From the middle of the room she looked back — her face was red, splotchy, and most likely as hot as I felt mine to be; she gave me a strange, soft smile — I knew she was heading for her father's study, but I waited for my emotions to subside; again she was the stronger, which made me feel as if she had torn herself from my body, a feeling that would not subside, because as she was standing there smiling, in the middle of the room filled with flickering green shadows, I heard myself think, in Kálmán's voice, I should have screwed her; it was as if in his stead I had bungled something he had been waiting for in vain.

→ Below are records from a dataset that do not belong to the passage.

## config.mk

```make
export PLATFORM = sky130hd
export DESIGN_NAME = montgomery_encode_flat
export DESIGN_NICKNAME = d
export VERILOG_FILES = /design/src/rtl/montgomery_encode_pkg.sv /design/src/rtl/montgomery_encode_if.sv /design/src/rtl/montgomery_encode_step.sv /design/src/rtl/montgomery_encode.sv /design/src/flat_wrapper.sv
export SDC_FILE = /design/constraint.sdc
export NUM_CORES = 1
export LEC_CHECK = 0
export ABC_AREA = 1
export ABC_CLOCK_PERIOD_IN_PS = 1600
export BUFFER_PORTS_ARGS = -buffer_cell sky130_fd_sc_hd__clkbuf_2
export CAP_MARGIN = 20
export CORE_ASPECT_RATIO = 1.4
export CORE_UTILIZATION = 35
export CTS_CLUSTER_DIAMETER = 100
export DETAILED_ROUTE_END_ITERATION = 6
export PLACE_DENSITY = 0.59
export SETUP_SLACK_MARGIN = 0.02
export SLEW_MARGIN = 15
export SYNTH_ARGS = -nofsm -noshare
export SYNTH_HDL_FRONTEND = slang
export SYNTH_HIERARCHICAL = 1
export SYNTH_SLANG_ARGS = --single-unit
```

## constraint.sdc

```tcl
create_clock -name clk -period 1.6 [get_ports clk]
set_input_delay 0.16 -clock clk [delete_from_list [all_inputs] [get_ports clk]]
set_output_delay 0.16 -clock clk [all_outputs]
set_load 0.02 [all_outputs]
```

## src/rtl/montgomery_encode_pkg.sv

```systemverilog
// -----------------------------------------------------------------------------
// montgomery_encode_pkg
//   Shared types and helpers for the Montgomery-domain entry converter.
//   - mont_enc_state_t : FSM states of the bit-serial encoder
//   - cnt_width()      : width of the step counter for a given operand width
// -----------------------------------------------------------------------------
package montgomery_encode_pkg;

  typedef enum logic [1:0] {
    IDLE = 2'd0,
    RUN  = 2'd1,
    DONE = 2'd2
  } mont_enc_state_t;

  // The counter walks 2W-1 down to 0, so it needs $clog2(2W) bits.
  // Clamped to at least one bit so a degenerate width still elaborates.
  function automatic int cnt_width(input int data_width);
    int w;
    w = $clog2(2 * data_width);
    if (w < 1) begin
      w = 1;
    end
    return w;
  endfunction

endpackage

```

## src/rtl/montgomery_encode_if.sv

```systemverilog
// -----------------------------------------------------------------------------
// montgomery_encode_if
//   Request/response bundle of the Montgomery encoder.
//   Request side : in_valid, in_ready, x, modulant
//   Response side: out_valid, out_ready, out
//   master : the agent that issues requests and consumes results
//   slave  : the encoder itself
// -----------------------------------------------------------------------------
interface montgomery_encode_if #(
  parameter int DATA_WIDTH = 8
);

  logic                  in_valid;
  logic                  in_ready;
  logic [DATA_WIDTH-1:0] x;
  logic [DATA_WIDTH-1:0] modulant;
  logic                  out_valid;
  logic                  out_ready;
  logic [DATA_WIDTH-1:0] out;

  modport master (
    output in_valid,
    output x,
    output modulant,
    output out_ready,
    input  in_ready,
    input  out_valid,
    input  out
  );

  modport slave (
    input  in_valid,
    input  x,
    input  modulant,
    input  out_ready,
    output in_ready,
    output out_valid,
    output out
  );

endinterface

```

## src/rtl/montgomery_encode_step.sv

```systemverilog
// -----------------------------------------------------------------------------
// mod_shift_add_step
//   Combinational single step of a bit-serial modular reducer:
//     o_acc = (2*i_acc + i_bit) mod i_n
//   Requires i_acc < i_n, which keeps 2*i_acc + i_bit below 2*i_n so one
//   conditional subtraction is enough. A zero modulus yields 0.
//   Ports:
//     i_acc  W  running remainder (< i_n)
//     i_bit  1  next dividend bit, MSB first
//     i_n    W  modulus
//     o_acc  W  updated remainder
// -----------------------------------------------------------------------------
module mod_shift_add_step #(
  parameter int DATA_WIDTH = 8
) (
  input  logic [DATA_WIDTH-1:0] i_acc,
  input  logic                  i_bit,
  input  logic [DATA_WIDTH-1:0] i_n,
  output logic [DATA_WIDTH-1:0] o_acc
);

  logic [DATA_WIDTH:0] w_t;
  logic [DATA_WIDTH:0] w_n_ext;
  logic [DATA_WIDTH:0] w_diff;

  // t is one bit wider than the operands so the doubled value never wraps.
  assign w_t     = {i_acc, 1'b0} + {{DATA_WIDTH{1'b0}}, i_bit};
  assign w_n_ext = {1'b0, i_n};
  assign w_diff  = w_t - w_n_ext;

  always_comb begin
    o_acc = w_t[DATA_WIDTH-1:0];
    if (i_n == '0) begin
      // Modulus 0 has no meaningful remainder; pin the result to 0 so the
      // encoder output stays defined.
      o_acc = '0;
    end else if (w_t >= w_n_ext) begin
      o_acc = w_diff[DATA_WIDTH-1:0];
    end
  end

endmodule

```

## src/rtl/montgomery_encode.sv

```systemverilog
// -----------------------------------------------------------------------------
// montgomery_encode
//   Maps an operand into the Montgomery domain: out = (x * 2^W) mod modulant.
//   The 2W-bit dividend {x, W'b0} is reduced one bit per cycle, MSB first, so
//   a result appears exactly 2W cycles after the request is accepted. Only one
//   request is in flight; a new one is accepted only from IDLE.
//   Ports:
//     clk    1  clock, rising edge
//     reset  1  asynchronous active-high reset, clears all state
//     bus       montgomery_encode_if.slave
//               in_valid/in_ready/x/modulant : request handshake
//               out_valid/out_ready/out      : result handshake
// -----------------------------------------------------------------------------
module montgomery_encode
  import montgomery_encode_pkg::*;
#(
  parameter int DATA_WIDTH = 8
) (
  input  logic                clk,
  input  logic                reset,
  montgomery_encode_if.slave  bus
);

  localparam int CNT_W = cnt_width(DATA_WIDTH);
  localparam int SH_W  = 2 * DATA_WIDTH;

  mont_enc_state_t         r_state;
  logic [SH_W-1:0]         r_sh;
  logic [DATA_WIDTH-1:0]   r_n;
  logic [DATA_WIDTH-1:0]   r_acc;
  logic [CNT_W-1:0]        r_cnt;
  logic                    r_in_ready;
  logic                    r_out_valid;
  logic [DATA_WIDTH-1:0]   r_out;

  logic [DATA_WIDTH-1:0]   w_acc_next;

  mod_shift_add_step #(
    .DATA_WIDTH(DATA_WIDTH)
  ) u_step (
    .i_acc (r_acc),
    .i_bit (r_sh[SH_W-1]),
    .i_n   (r_n),
    .o_acc (w_acc_next)
  );

  always_ff @(posedge clk or posedge reset) begin
    if (reset) begin
      r_state     <= IDLE;
      r_sh        <= '0;
      r_n         <= '0;
      r_acc       <= '0;
      r_cnt       <= '0;
      r_in_ready  <= 1'b1;
      r_out_valid <= 1'b0;
      r_out       <= '0;
    end else begin
      case (r_state)
        IDLE: begin
          if (bus.in_valid && r_in_ready) begin
            // Operands are captured here only; the upstream may change them
            // freely afterwards.
            r_sh       <= {bus.x, {DATA_WIDTH{1'b0}}};
            r_n        <= bus.modulant;
            r_acc      <= '0;
            r_cnt      <= CNT_W'(SH_W - 1);
            r_in_ready <= 1'b0;
            r_state    <= RUN;
          end
        end

        RUN: begin
          r_acc <= w_acc_next;
          r_sh  <= r_sh << 1;
          if (r_cnt == '0) begin
            // Last bit consumed: publish the remainder directly from the
            // step output so out_valid and out rise on the same edge.
            r_out       <= w_acc_next;
            r_out_valid <= 1'b1;
            r_state     <= DONE;
          end else begin
            r_cnt <= r_cnt - CNT_W'(1);
          end
        end

        DONE: begin
          // in_ready stays low on the handshake edge; a new request can
          // only be taken one cycle later from IDLE.
          if (bus.out_ready) begin
            r_out_valid <= 1'b0;
            r_in_ready  <= 1'b1;
            r_state     <= IDLE;
          end
        end

        default: begin
          r_state     <= IDLE;
          r_in_ready  <= 1'b1;
          r_out_valid <= 1'b0;
        end
      endcase
    end
  end

  assign bus.in_ready  = r_in_ready;
  assign bus.out_valid = r_out_valid;
  assign bus.out       = r_out;

endmodule

```

## src/flat_wrapper.sv

```systemverilog
// flat-port wrapper written by rule: the top's interface ports become plain ports
module montgomery_encode_flat import montgomery_encode_pkg::*;
#(
  parameter int DATA_WIDTH = 8
)
  (clk, reset, bus_in_valid, bus_x, bus_modulant, bus_out_ready, bus_in_ready, bus_out_valid, bus_out);
  montgomery_encode_if #(.DATA_WIDTH(DATA_WIDTH)) bus_i ();
  input  logic clk;
  input  logic reset;
  input wire logic [$bits(bus_i.in_valid)-1:0] bus_in_valid;
  input wire logic [$bits(bus_i.x)-1:0] bus_x;
  input wire logic [$bits(bus_i.modulant)-1:0] bus_modulant;
  input wire logic [$bits(bus_i.out_ready)-1:0] bus_out_ready;
  output wire logic [$bits(bus_i.in_ready)-1:0] bus_in_ready;
  output wire logic [$bits(bus_i.out_valid)-1:0] bus_out_valid;
  output wire logic [$bits(bus_i.out)-1:0] bus_out;
  assign bus_i.in_valid = bus_in_valid;
  assign bus_i.x = bus_x;
  assign bus_i.modulant = bus_modulant;
  assign bus_i.out_ready = bus_out_ready;
  assign bus_in_ready = bus_i.in_ready;
  assign bus_out_valid = bus_i.out_valid;
  assign bus_out = bus_i.out;
  montgomery_encode #(.DATA_WIDTH(DATA_WIDTH)) u_core (.clk(clk), .reset(reset), .bus(bus_i));
endmodule
```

And the reason I called her smile strange is that it had neither disdain nor mockery but, if anything, perhaps a touch of sadness, meant more for herself than for me: a wise smile, a mature smile that tried to solve this seemingly insoluble problem not with the superficiality of force but by sensibly accepting the notion that when you are unhappy in a given situation, when you get no satisfaction from it, then you must, without repudiating anything, change it.
The slightest change in our situation holds out hope; even a restless little stirring can offer hope.

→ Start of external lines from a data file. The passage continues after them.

`config.mk`:
```
export PLATFORM = sky130hd
export DESIGN_NAME = wb_write_arbiter
export DESIGN_NICKNAME = d
export VERILOG_FILES = /design/src/rtl/wb_write_arbiter.sv
export SDC_FILE = /design/constraint.sdc
export NUM_CORES = 1
export LEC_CHECK = 0
export BUFFER_PORTS_ARGS = -buffer_cell sky130_fd_sc_hd__buf_4
export CAP_MARGIN = 10
export CORE_MARGIN = 4
export CORE_UTILIZATION = 52
export CTS_CLUSTER_DIAMETER = 30
export DETAILED_ROUTE_END_ITERATION = 16
export PLACE_DENSITY = 0.76
export REMOVE_ABC_BUFFERS = 1
export SLEW_MARGIN = 30
export SYNTH_ARGS = -nofsm -noshare
export SYNTH_HDL_FRONTEND = slang
export SYNTH_SLANG_ARGS = --single-unit
```
`constraint.sdc`:
```
create_clock -name clk -period 3.3 [get_ports clk]
set_input_delay 0.66 -clock clk [delete_from_list [all_inputs] [get_ports clk]]
set_output_delay 0.66 -clock clk [all_outputs]
set_load 0.02 [all_outputs]
```
`src/rtl/wb_write_arbiter.sv`:
```
// Register-file write-port arbiter: pipeline writes win, long-latency results queue and drain into idle slots.
// Optional macro WB_ARB_PERF_EN adds saturating stall/squash performance counters.
module wb_write_arbiter #(
    parameter int unsigned DEPTH      = 2,
    parameter int unsigned STARVE_MAX = 8
) (
    input  logic        clk,
    input  logic        rst,
    input  logic        pipe_we,
    input  logic [4:0]  pipe_rd,
    input  logic [31:0] pipe_data,
    input  logic        lu_valid,
    output logic        lu_ready,
    input  logic [4:0]  lu_rd,
    input  logic [31:0] lu_data,
    output logic        w_regs_we,
    output logic [4:0]  w_regs_addr,
    output logic [31:0] w_regs_data,
    output logic        wb_stall,
    output logic        lu_pending
`ifdef WB_ARB_PERF_EN
    ,
    output logic [31:0] perf_stall_cnt,
    output logic [31:0] perf_squash_cnt
`endif
);

    localparam int unsigned AW = $clog2(DEPTH);
    localparam int unsigned CW = AW + 1;
    localparam int unsigned SW = $clog2(STARVE_MAX + 1);

    logic [AW-1:0]    rptr_q, rptr_d, wptr_q, wptr_d;
    logic [CW-1:0]    cnt_q, cnt_d;
    logic [DEPTH-1:0] vld_q, vld_d, sq_mask;
    logic [SW-1:0]    starve_q, starve_d;
    logic             stall_q, stall_d;
    logic [4:0]       rd_q   [DEPTH];
    logic [31:0]      data_q [DEPTH];

    logic commit_c, empty_c, full_c, head_live_c, head_wr_c, pop_c;
    logic push_acc_c, push_drop_c, push_c;

    // Arbitration, squash and FIFO bookkeeping
    always_comb begin
        commit_c    = pipe_we & (pipe_rd != 5'd0) & ~stall_q;
        empty_c     = (cnt_q == CW'(0));
        full_c      = (cnt_q == CW'(DEPTH));
        lu_ready    = ~full_c;
        lu_pending  = |vld_q;
        wb_stall    = stall_q;

        head_live_c = ~empty_c & vld_q[rptr_q] & ~(commit_c & (rd_q[rptr_q] == pipe_rd));
        head_wr_c   = ~empty_c & ~commit_c & vld_q[rptr_q];
        pop_c       = ~empty_c & ~(commit_c & head_live_c);

        push_acc_c  = lu_valid & lu_ready;
        push_drop_c = push_acc_c & commit_c & (lu_rd == pipe_rd);
        push_c      = push_acc_c & (lu_rd != 5'd0) & ~push_drop_c;

        w_regs_we   = 1'b0;
        w_regs_addr = 5'd0;
        w_regs_data = 32'd0;
        if (commit_c) begin
            w_regs_we   = 1'b1;
            w_regs_addr = pipe_rd;
            w_regs_data = pipe_data;
        end else if (head_wr_c) begin
            w_regs_we   = 1'b1;
            w_regs_addr = rd_q[rptr_q];
            w_regs_data = data_q[rptr_q];
        end

        for (int unsigned i = 0; i < DEPTH; i++) begin
            sq_mask[i] = commit_c & vld_q[i] & (rd_q[i] == pipe_rd);
        end
        vld_d  = vld_q & ~sq_mask;
        rptr_d = rptr_q;
        wptr_d = wptr_q;
        if (pop_c) begin
            vld_d[rptr_q] = 1'b0;
            rptr_d        = rptr_q + AW'(1);
        end
        if (push_c) begin
            vld_d[wptr_q] = 1'b1;
            wptr_d        = wptr_q + AW'(1);
        end

        unique case ({push_c, pop_c})
            2'b10:   cnt_d = cnt_q + CW'(1);
            2'b01:   cnt_d = cnt_q - CW'(1);
            default: cnt_d = cnt_q;
        endcase

        // A blocked valid head counts toward a one-cycle forced drain
        starve_d = starve_q;
        stall_d  = 1'b0;
        if (empty_c || pop_c) begin
            starve_d = '0;
        end else if (starve_q == SW'(STARVE_MAX - 1)) begin
            starve_d = '0;
            stall_d  = 1'b1;
        end else begin
            starve_d = starve_q + SW'(1);
        end
    end

    always_ff @(posedge clk or posedge rst) begin
        if (rst) begin
            rptr_q   <= '0;
            wptr_q   <= '0;
            cnt_q    <= '0;
            vld_q    <= '0;
            starve_q <= '0;
            stall_q  <= 1'b0;
        end else begin
            rptr_q   <= rptr_d;
            wptr_q   <= wptr_d;
            cnt_q    <= cnt_d;
            vld_q    <= vld_d;
            starve_q <= starve_d;
            stall_q  <= stall_d;
        end
    end

    // Payload storage needs no reset; valid bits gate every use
    always_ff @(posedge clk) begin
        if (push_c) begin
            rd_q[wptr_q]   <= lu_rd;
            data_q[wptr_q] <= lu_data;
        end
    end

`ifdef WB_ARB_PERF_EN
    localparam int unsigned QW = CW + 1;
    logic [QW-1:0] sq_cnt_c;
    logic [32:0]   sq_sum_c;

    always_comb begin
        sq_cnt_c = QW'(push_drop_c);
        for (int unsigned i = 0; i < DEPTH; i++) begin
            sq_cnt_c = sq_cnt_c + QW'(sq_mask[i]);
        end
        sq_sum_c = {1'b0, perf_squash_cnt} + 33'(sq_cnt_c);
    end

    always_ff @(posedge clk or posedge rst) begin
        if (rst) begin
            perf_stall_cnt  <= '0;
            perf_squash_cnt <= '0;
        end else begin
            if (stall_q && (perf_stall_cnt != '1)) begin
                perf_stall_cnt <= perf_stall_cnt + 32'd1;
            end
            perf_squash_cnt <= sq_sum_c[32] ? '1 : sq_sum_c[31:0];
        end
    end
`endif

endmodule

```
==> flow_metrics.tcl <==
set metrics [dict create \
    area_growth_pct 29.3 \
    reg2reg_from "rptr_q" \
    dieArea_sq_um 9360 \
    row_count 32 \
    grt_max_degree 77 \
    finalHoldViolCount 0 \
    synth_cells 297 \
    synth_compound_gate_area_share_pct 12.5 \
    cts_buffer_depth 2 \
    yosysTopAreaCellShare_pct 54.2 \
    initial_utilization_pct 53.3 \
    ys_seq_elements 85 \
    required_ns 2.64 \
    clk_pin_slew_ns 0.08 \
    fin_nets 491 \
    clk_latency_ns 0.34 \
    cap_violations 0 \
    outcome "finished, final reports clean" \
    cts_setup_buffers 0 \
    synth_mux_area_share_pct 9.31 \
    cts_buffers 9 \
    fmax_mhz 327 \
    avgRoutedWirePerCell_um 15.9 \
    final_antenna_net_count 0 \
    synth-simple-area-share_pct 7.39 \
    peakVddDrop_mv 0.380 \
    cp_data_arrival_time_ns 2.40 \
    power_density_nw_per_um2 763 \
    power_w 0.00404 \
    crit_path_end_kind "primary output" \
    critical_path_class "in -> out" \
    synth_xor_xnor_area_share_pct 5.34 \
    synth-warning-count 0 \
    grt_pass1_wl_um 13100 \
    antenna_found_initial 0 \
    hp-class "in -> async" \
    grt_pass1_vias 2816 \
    firstDrtPassIters 5 \
    reg2reg_depth 8 \
    leakage_nw 2.18 \
    final_util_pct 68.9 \
    rrSetupSlack_ns 0.82 \
    die_y_um 96.8 \
    fin_ws_ns 0.239 \
    post-place-ws_ns 0.188 \
    grt_usage_pct 17.6 \
    r2r-end "cnt_q[1]" \
    grt_overflow 0 \
    postSynthAreaPerCell_sq_um 13.8 \
    finalClockSkew_ns 0.00873 \
    vias_per_cell 5.23 \
    synth_fa_ha_area_share_pct 0.611 \
    diodes 0 \
    ys_types 37 \
    pin_count 119 \
    cts_tree "yes" \
    wl_um 8240 \
    layout-drive-gt1-share_pct 42.5 \
    period_minus_slack_ns 3.06 \
    syn_area_sq_um 4100 \
    die_x_um 96.8 \
    ctsRootBufferMaster "clkbuf_8" \
    numPortBuffers 118 \
    dp_hpwl_um 5840 \
    synth_top_family_by_area "compound AO/OA/AOI/OAI gates" \
    slew-limit-headroom_pct 47.3 \
    worstMarginPinSlew_ns 0.787 \
    htreeDepth 3 \
    clock_sinks 85 \
    final_common_cell "buf_4" \
    ys_seq_area_share_pct 60.9 \
    cts_resized 0 \
    vias 2710 \
    ys_top_cells_by_area "edfxtp_1, mux2i_1, o31ai_2, dfrtp_1, nand2_1" \
    gp_congestion 0.813 \
    final_cell_mix "buf_4, edfxtp_1, nand2_1, mux2i_1, o31ai_2" \
    synth.largest_area_cell "edfxtp_1" \
    rsz0062_at_grt "false" \
    crit_fanout 59 \
    drt_iter0_drc 100 \
    setup_violations 0 \
    drc 0 \
    crit_path_start_kind "input port" \
    fin_crit_sh_pct 92.8 \
    ctsHoldBuffers 0 \
    slew_violations 0 \
    coreArea_sq_um 7690 \
]
==> routing by layer <==
metal,global-route usage (%),vias to the layer above,wire length [um]
li1,-,1329,-
met1,20.8,1291,3280
met2,30.9,80,4420
met3,3.39,10,384
met4,7.88,0,153
met5,0,-,0
==> layout make-up <==
class,count,area [sq um]
fillers,583,2390
inverters,5,18.8
flip-flops and latches,85,2500
clock buffers,9,124
repair buffers,126,978
multi-input cells,184,1460
clock inverters,7,87.6
well taps,102,128
==> cell families after synthesis <==
kind of cell / after synthesis
buf+inv: 28
xor+xnor: 25
compound gates: 50
mux: 38
fa+ha+maj: 2
simple gates: 69
flops: 85
==> sequential cells by signal, summed over array words and instances (netlist names) <==
name      cells
data_q       64
starve_q      4
cnt_q         2
rptr_q        1
rd_q         10
wb_stall      1
vld_q         2
wptr_q        1
==> where the power goes <==
group | leakage, nW | switching, W | internal [W]
Clock | 0.111 | 0.000348 | 0.000422
Combinational | 1.25 | 0.000974 | 0.000703
Sequential | 0.824 | 0.000137 | 0.00146
==> worst max path at each step <==
stage                    start              end  slack [ns]  cells after the start
finish              pipe_rd[0]  w_regs_data[18]        0.24                      6
global route        pipe_rd[0]  w_regs_data[15]        0.17                      6
CTS                 pipe_rd[0]   w_regs_addr[3]        0.22                      5
detailed placement  pipe_rd[0]         cnt_q[1]        0.19                      9
global placement    pipe_rd[0]   w_regs_addr[2]        0.24                      5
floorplan             cnt_q[0]  w_regs_data[15]       -1.86                      2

And this is so even if the new situation, like the one Maja was now offering to me and to herself as she headed for the other room, seemed at least as insoluble, and ethically as disastrous, as the previous one; still, it was a change, and change has an optimism of its own.
There I sat on her rumpled bed, my heat still feeling hers, all that heat and energy which ultimately had been conducted nowhere stayed in me, in the bed, in her, while the room looked back at us impassively, coolly; I could not break out of that heat to obey her summons now, and not only because my body wasn't presentable but because her smile generated new waves of gratitude and realization in me.
Today this realization seems more like obtuseness, and I think the reason I felt such great but by no means obligatory gratitude was that she was a girl, and though I didn't feel like poking around in her father's papers, I knew I was going to follow her.
It was as if she knew better, knew that our secret search would produce the same aching excitement in our bodies that could not be gratified before.